Although they receive far less attention than traditional destinations, significant Catholic sights — such as the Cathedral of Santa Maria la Menor in Santo Domingo — are scattered throughout Latin America. They range from Mexico’s Basilica of Our Lady Guadalupe, considered one of the holiest places in the Americas, to breathtaking churches tucked into Andean valleys. Even the iconic symbol of Brazil’s most celebrated city, Rio de Janeiro, is a Catholic monument: Christ the Redeemer, towering over the city below, was named one of the New Seven Wonders of the World in 2007.
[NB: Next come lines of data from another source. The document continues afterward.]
File: src/cnn_pkg.sv
package cnn_pkg;

  // array geometry
  localparam int COLS          = 4;
  localparam int WEIGHTS_DEPTH = 16;

  // signed pixel and weight width
  localparam int WORD_WIDTH = 8;

  // holds 16 full-scale products without overflow
  localparam int ACC_WIDTH = 20;

  // weight memory read latency in clkb cycles
  localparam int LATENCY_BRAM = 2;

  // one wide row carries a weight per column
  localparam int ROW_WIDTH = COLS * WORD_WIDTH;

  // narrow write words
  localparam int W_DEPTH = WEIGHTS_DEPTH * COLS;

  localparam int W_ADDR_WIDTH = $clog2(W_DEPTH);
  localparam int R_ADDR_WIDTH = $clog2(WEIGHTS_DEPTH);

  localparam int COL_WIDTH = $clog2(COLS);

  // countdown that keeps the read pipeline moving after a pixel
  localparam int FLUSH_WIDTH = $clog2(LATENCY_BRAM + 1);

  // signed product of one pixel and one weight
  localparam int PROD_WIDTH = 2 * WORD_WIDTH;

endpackage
Within the region, religious travel has long been an important cultural event. Holy Week, marked in many countries by elaborate, somber processions, remains the busiest travel week for most countries in the region. The Guatemalan colonial city Antigua – population 45,000 – sees about 300,000 visitors that week.
Other places, such as Las Lajas Sanctuary, a nearly 300-foot tall basilica built into a ravine in southern Colombia, attract visitors year-round; many pilgrims to Las Lajas cross the border from Ecuador on pilgrimage.
Las Lajas became the poster child of the Colombian government’s effort to attract more religious tourists when it launched a “Roads of Faith” promotional campaign last year.
The campaign, which highlights events and places throughout the South American country, was aimed at drawing tourists from Spain, Italy and Latin American countries, said Ivan Mauricio Florez of the Ministry of Trade, Industry and Tourism.
The importance of promoting the destinations to tourists from around the world was highlighted in a message from the Pontifical Council for Migrants and Travelers.
“It must be an objective priority of our pastoral care of tourism to show the true meaning of this cultural heritage, born from faith and for the glory of God,” said the 2011 World Tourism Day message. “We cannot allow ourselves to view the tourist visit as simply a step in pre-evangelization but, on the contrary, we must see it as a platform to realize the clear and explicit announcement of Jesus Christ.”
A pilgrimage to a holy site can be a powerful experience, said Father Robert Higgins of the Diocese of Charleston, S.C., who will serve as spiritual director for a five-day pilgrimage to Mexico City this month.
“Mass is Mass, and that doesn’t change from place to place. But when you’re saying it at the site of a holy ground, a holy place, it gives the sense of connection leading back 2,000 years,” said Father Higgins, who has made several pilgrimages and visited Mexico more than 100 times. The experience can “bring your core, spirit and life into focus.”
The Guadalupe basilica, which the group will visit, is considered among the most holy places in the Western Hemisphere and has drawn visits from dignitaries such as U.S. President John F. Kennedy. The Virgin Mary appeared to St. Juan Diego at the site in 1531.
The basilica is one of the most-visited Catholic holy places in the Americas, but Father Higgins said there is still a sense of simplicity in Latin American holy places that is not found in Europe.
“You still find beautiful structures with all the gold and marble, but in Latin America it’s in a more muted fashion,” he said. “There is a level of simplicity and humility you find there.”